HLA-type-en crossmatchtestedit
CDC-assays worden gebruikt om een geschikte donor voor orgaan-of beenmergtransplantatie te vinden, namelijk donor met een passend fenotype van histocompatibiliteitssysteem HLA. In eerste instantie wordt HLA-typering gedaan voor patiënt en donor om hun HLA-fenotypen te bepalen. Wanneer potentieel geschikte paar wordt gevonden, crossmatch test wordt gedaan om uit te sluiten dat de patiënt produceert donor-specifieke anti-HLA antilichamen, die transplantaat afstoting kan veroorzaken.
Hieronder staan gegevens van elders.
$ cat config.mk
export PLATFORM = sky130hd
export DESIGN_NAME = stepper_top
export DESIGN_NICKNAME = d
export VERILOG_FILES = /design/src/source/stepper_pkg.sv /design/src/source/tick_gen.sv /design/src/source/stepper_fsm.sv /design/src/source/step_pulse_gen.sv /design/src/source/stepper_top.sv
export SDC_FILE = /design/constraint.sdc
export NUM_CORES = 1
export LEC_CHECK = 0
export BUFFER_PORTS_ARGS = -buffer_cell sky130_fd_sc_hd__buf_2
export CAP_MARGIN = 20
export CORE_MARGIN = 3
export CORE_UTILIZATION = 45
export DETAILED_ROUTE_END_ITERATION = 10
export HOLD_SLACK_MARGIN = 0.12
export PLACE_DENSITY = 0.72
export SETUP_SLACK_MARGIN = 0.1
export SYNTH_ARGS = -nofsm -noshare
export SYNTH_HDL_FRONTEND = slang
export SYNTH_SLANG_ARGS = --single-unit
$ cat constraint.sdc
create_clock -name clk -period 2.3 [get_ports clk]
set_input_delay 0.115 -clock clk [delete_from_list [all_inputs] [get_ports clk]]
set_output_delay 0.115 -clock clk [all_outputs]
set_load 0.02 [all_outputs]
CDC vorm van HLA-typering (met andere woorden serologische typering) maakt gebruik van batch anti-HLA-antilichamen van gekarakteriseerde allogene antisera of monoklonale antilichamen. Deze antilichamen worden één voor één geïncubeerd met lymfocyten van de patiënt of donor en bron van aanvulling. De hoeveelheid dode cellen (en dus het positieve resultaat) wordt gemeten door dode of levende cellen die bevlekken. Tegenwoordig wordt CDC het typen vervangen door het moleculaire typen, dat nucleotideopeenvolgingen van HLA molecules via PCR kan identificeren.
CDC-test wordt gewoonlijk gebruikt voor het uitvoeren van crossmatch-test. De basisversie omvat incubatie van het serum van de patiënt met donorlymfocyten en tweede incubatie na het toevoegen van konijnencomplement. Aanwezigheid van dode cel (positieve test) betekent dat donor niet geschikt is voor deze specifieke patiënt. Er zijn wijzigingen beschikbaar om de testgevoeligheid te verhogen, waaronder verlenging van de minimale incubatietijd, het toevoegen van antihuman globuline (AHG), het verwijderen van ongebonden antilichamen vóór het toevoegen van aanvulling, scheiding van T-cel en B-cel subset. Naast CDC crossmatch is er flow-cytometrische crossmatch beschikbaar, die gevoeliger is en zelfs niet-activerende antilichamen kan detecteren.